Our Favorite Shows Here:
Of the even dozen, here are our six favorites. We loved each of them so much, it would be impossible to rank them, so here they are in alphabetical order:

Almost Famous
Here's a show I went into knowing very little about it beyond knowing that it was based on a beloved film that I had never seen, and it featured a score by one of my favorite composers, Tom Kitt. What a delightful surprise! I loved every single minute of it. And with it, I was introduced to some of my now-favorite performers like Casey Likes and Chris Wood, as well as reconnecting with other already favorites like Drew Gehling, Gerard Canonico and Van Hughes. I wish I'd have had the chance to see it again.

(2021 Revival): Marianne Elliott
reinterpreted one of my favorite Stephen Sondheim shows/scores, and with a cast full of my Broadway favorites including Tony-winners Patti LuPone and Matt Doyle, as well as star Katrina Lenk. Then there's Etai Benson, Nikki Rene Daniels, Claybourne Elder, Christopher Seiber and Jennifer Simard. And it was an absolute thrill to be in the same room as LuPone singing "The Ladies Who Lunch."

Much like Almost Famous, I went into this one knowing only that it was based on a small independent film. It took all of about five minutes for me to fall completely in love with the love story of Guy (Steve Kazee) and Girl (Cristin Milioti) and their pub friends. Creatively told and with a lovely score, I cried throughout most of it, most inconsolably during its signature song, "Falling Slowly."
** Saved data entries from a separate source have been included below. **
<file path="config.mk">
export PLATFORM = sky130hd
export DESIGN_NAME = bsg_link_upstream_arbiter
export DESIGN_NICKNAME = d
export VERILOG_FILES = /design/src/rtl/bsg_link_upstream_arbiter.sv
export SDC_FILE = /design/constraint.sdc
export NUM_CORES = 1
export LEC_CHECK = 0
export BUFFER_PORTS_ARGS = -buffer_cell sky130_fd_sc_hd__buf_2
export CORE_AREA = 4 4 131 133
export DETAILED_ROUTE_END_ITERATION = 10
export DIE_AREA = 0 0 135 137
export PLACE_DENSITY = 0.52
export SYNTH_ARGS = -nofsm -noshare
export SYNTH_HDL_FRONTEND = slang
export SYNTH_SLANG_ARGS = --single-unit
</file>
<file path="constraint.sdc">
create_clock -name clk -period 3.99 [get_ports clk]
set_input_delay 0.798 -clock clk [delete_from_list [all_inputs] [get_ports clk]]
set_output_delay 0.798 -clock clk [all_outputs]
set_load 0.05 [all_outputs]
</file>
(2023): Michael Arden does it again, reinventing and reinvigorating modern classics in such a way as to make them feel brand new. After Spring Awakening and Once On This Island, I couldn't wait to see what he'd do with Parade. I was not disappointed. Ben Platt has never been better with a simultaneously powerful and fragile performance, and Micaela Diamond soared as the tower of strength that was Lucille Frank. Stellar performances from Sean Alan Krill, Paul Alexander Nolan, Howard McGillin, Alex Joseph Grayson and Jay Armstrong Johnson were truly an embarrassment of riches. 

The Color Purple
Here's a show we almost didn't see, but we have Audra to thank for our seeing this brilliant production. I had seen the original production and really didn't care for it, so we got tickets for Shuffle Along. But that day, Ms. McDonald was out, so we got a refund, and scored tickets for this instead. Turns out that John Doyle stripped it down, tightened it up, and assembled a company of actors up to the challenge. We saw the return of Heather Headley in a dazzling turn as Shug, and the supreme privilege of seeing the star turn of Cynthia Erivo - a true performance for the ages.

The Outsiders
I'm still reeling from the sheer theatricality of Danya Taymor's staging, the gritty design of every element, and the brilliance of the earthy and violent choreography of Rick and Jeff Kuperman. For me, though, it is the poetic and rich book by Adam Rapp and Justin Levine, and score by Jamestown Revival that elevated and expanded the already exquisite novel by S.E. Hinton. Then, too, there is the thrill of seeing a crop of new, exciting talent explode on the scene. I expect big futures from Brody Grant, Sky Lakota-Lynch, Brent Comer, Joshua Boone and Jason Schmidt to name a few.